*Exercise aim*
Find how many lines in the data below mention "busy". Give the number only.

Dataset records
Source: an optimization exercise on an open RTL-to-GDS flow (aim: small area, a short achievable clock period and few clock cycles per item). Production flows keep margins and buffers that such runs may drop. Only the layout flow was run in this run; the RTL was not checked for function there. Power is estimated from default activity; no workload was simulated.

## flow/config.mk

```make
export PLATFORM = sky130hd
export DESIGN_NAME = fpdivsqrt
export DESIGN_NICKNAME = fpdivsqrt
export VERILOG_FILES = /design/flow/design.v
export SDC_FILE = /design/flow/constraint.sdc
export NUM_CORES = 4
export LEC_CHECK = 0
export CAP_MARGIN = 20
export CORE_MARGIN = 2
export CORE_UTILIZATION = 40
export SLEW_MARGIN = 20
```

## flow/constraint.sdc

```tcl
create_clock -name core_clock -period 5.0 [get_ports {clk}]
set_input_delay 1.0000 -clock core_clock [delete_from_list [all_inputs] [get_ports {clk}]]
set_output_delay 1.0000 -clock core_clock [all_outputs]
set_load 0.01 [all_outputs]
```

## flow/run.sh

```bash
#!/bin/bash
# synth_recipe.tcl (not shown) runs the flow's synth.tcl, then flattens the netlist and writes it again
# the make line also repeats each setting of config.mk as NAME=value (left out here)
make -C /OpenROAD-flow-scripts/flow DESIGN_CONFIG=/design/flow/config.mk WORK_HOME=/design/flow/orfs CLKGATE_MAP_FILE= SYNTH_SCRIPT=/design/flow/synth_recipe.tcl finish
```

## flow/design.v

```verilog
module fpdivsqrt (
    input  wire        clk,
    input  wire        rst,      
    input  wire        start,    
    input  wire        op,       
    input  wire [31:0] a,
    input  wire [31:0] b,
    output wire        ready,
    output reg         done,
    output reg  [31:0] result,
    output reg  [4:0]  flags
);
    localparam integer K  = 2;                   
    localparam integer NC = (26 + K - 1) / K;    
    localparam integer NS = NC * K;              
    localparam integer FR = NS - 1;              
    localparam integer W  = FR + 3;              
    localparam integer T  = NS - 1;              
    localparam [31:0] QNAN = 32'h7FC0_0000;
    wire        sa = a[31];
    wire        sb = b[31];
    wire [7:0]  ea = a[30:23];
    wire [7:0]  eb = b[30:23];
    wire [22:0] fa = a[22:0];
    wire [22:0] fb = b[22:0];
    wire a_zero = (ea == 8'd0);
    wire b_zero = (eb == 8'd0);
    wire a_max  = (ea == 8'hFF);
    wire b_max  = (eb == 8'hFF);
    wire a_fz   = (fa == 23'd0);
    wire b_fz   = (fb == 23'd0);
    wire a_inf  = a_max & a_fz;
    wire b_inf  = b_max & b_fz;
    wire a_nan  = a_max & ~a_fz;
    wire b_nan  = b_max & ~b_fz;
    wire a_snan = a_nan & ~fa[22];
    wire b_snan = b_nan & ~fb[22];
    reg  sp, sp_nan, sp_inf, sp_nv, sp_dz, sp_sign;
    always @(*) begin
        sp = 1'b1; sp_nan = 1'b0; sp_inf = 1'b0; sp_nv = 1'b0; sp_dz = 1'b0;
        sp_sign = op ? sa : (sa ^ sb);
        if (!op) begin
            if (a_nan | b_nan) begin
                sp_nan = 1'b1; sp_nv = a_snan | b_snan;
            end else if (a_inf & b_inf) begin
                sp_nan = 1'b1; sp_nv = 1'b1;
            end else if (a_inf) begin
                sp_inf = 1'b1;
            end else if (b_inf) begin
            end else if (b_zero & a_zero) begin
                sp_nan = 1'b1; sp_nv = 1'b1;
            end else if (b_zero) begin
                sp_inf = 1'b1; sp_dz = 1'b1;
            end else if (a_zero) begin
            end else begin
                sp = 1'b0;
            end
        end else begin
            if (a_nan) begin
                sp_nan = 1'b1; sp_nv = a_snan;
            end else if (a_zero) begin
            end else if (sa) begin
                sp_nan = 1'b1; sp_nv = 1'b1;
            end else if (a_inf) begin
                sp_inf = 1'b1;
            end else begin
                sp = 1'b0;
            end
        end
    end
    wire [23:0] ma = {1'b1, fa};
    wire [23:0] mb = {1'b1, fb};
    wire [9:0]  div_exp = {2'b00, ea} + {2'b11, ~eb} + 10'd128;   
    wire [8:0]  sq_sum  = {1'b0, ea} + 9'd127;
    wire [9:0]  sq_exp  = {2'b00, sq_sum[8:1]};
    wire [24:0] sq_m    = ea[0] ? {1'b0, ma} : {ma, 1'b0};
    wire [W-1:0] w_init = op ? ({{(W-25){1'b0}}, sq_m} << (FR - 23))
                             : ({{(W-24){1'b0}}, ma} << (FR - 23));
    reg          busy;       
    reg          fin;        
    reg [NC-1:0] m;          
    reg          op_q;
    reg          sign_q;
    reg [9:0]    exp_q;      
    reg [W-1:0]  w;          
    reg [W-1:0]  dv;         
    reg [NS-1:0] s;          
    reg          spq, spq_nan, spq_inf, spq_nv, spq_dz;
    assign ready = ~busy;
    reg [W-1:0]  wc;
    reg [NS-1:0] sc;
    reg [NS-1:0] mk;
    reg [W-1:0]  f;
    reg [W:0]    t;
    integer k, i;
    always @(*) begin
        wc = w;
        sc = s;
        for (k = 0; k < K; k = k + 1) begin
            mk = {NS{1'b0}};
            for (i = 0; i < NC; i = i + 1)
                mk[NS-1-K*i-k] = m[i];
            f = op_q ? ({1'b0, sc, 1'b0} | {2'b00, mk}) : dv;
            t = {1'b0, wc} - {1'b0, f};
            if (!t[W]) begin
                sc = sc | mk;
                wc = {t[W-2:0], 1'b0};
            end else begin
                wc = {wc[W-2:0], 1'b0};
            end
        end
    end
    wire        hi     = s[T];
    wire [23:0] mant   = hi ? s[T:T-23] : s[T-1:T-24];
    wire        rbit   = hi ? s[T-24] : s[T-25];
    wire [NS-1:0] lowm = hi ? ({NS{1'b1}} >> (NS - (T - 24)))
                            : ({NS{1'b1}} >> (NS - (T - 25)));
    wire        sticky = ((s & lowm) != {NS{1'b0}}) | (w != {W{1'b0}});
    wire        rinc   = rbit & (sticky | mant[0]);
    wire [24:0] mant_r = {1'b0, mant} + {24'd0, rinc};
    wire [9:0]  exp_n  = exp_q - {9'd0, ~hi};
    wire [9:0]  exp_r  = exp_n + {9'd0, mant_r[24]};
    wire        inexact = rbit | sticky;
    reg [31:0] rnd_res;
    reg [4:0]  rnd_flg;
    always @(*) begin
        if (spq) begin
            rnd_res = spq_nan ? QNAN : {sign_q, spq_inf ? 8'hFF : 8'h00, 23'd0};
            rnd_flg = {3'b000, spq_dz, spq_nv};
        end else if ($signed(exp_n) <= 10'sd0) begin
            rnd_res = {sign_q, 31'd0};
            rnd_flg = 5'b11000;
        end else if ($signed(exp_r) >= 10'sd255) begin
            rnd_res = {sign_q, 8'hFF, 23'd0};
            rnd_flg = 5'b10100;
        end else begin
            rnd_res = {sign_q, exp_r[7:0], mant_r[22:0]};
            rnd_flg = {inexact, 4'd0};
        end
    end
    always @(posedge clk) begin
        if (rst) begin
            busy <= 1'b0;
            fin  <= 1'b0;
            done <= 1'b0;
        end else begin
            done <= fin;
            if (!busy) begin
                busy <= start & ~sp;
                fin  <= start & sp;
            end else begin
                busy <= ~m[NC-1];
                fin  <= m[NC-1];
            end
        end
        result <= rnd_res;
        flags  <= rnd_flg;
        if (!busy) begin
            m       <= {{(NC-1){1'b0}}, 1'b1};
            op_q    <= op;
            sign_q  <= sp ? sp_sign : (op ? 1'b0 : (sa ^ sb));
            exp_q   <= op ? sq_exp : div_exp;
            w       <= w_init;
            dv      <= {{(W-24){1'b0}}, mb} << (FR - 23);
            s       <= {NS{1'b0}};
            spq     <= sp;
            spq_nan <= sp_nan;
            spq_inf <= sp_inf;
            spq_nv  <= sp_nv;
            spq_dz  <= sp_dz;
        end else begin
            m <= m << 1;
            w <= wc;
            s <= sc;
        end
    end
endmodule
```

==> run summary <==
sequential cells by signal, summed over array words and instances, names as in the netlist, 5 cells and up:
register	count
result	32
w	27
s	26
dv	23
m	13
exp_q	10
flags	5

*Output of the task*
7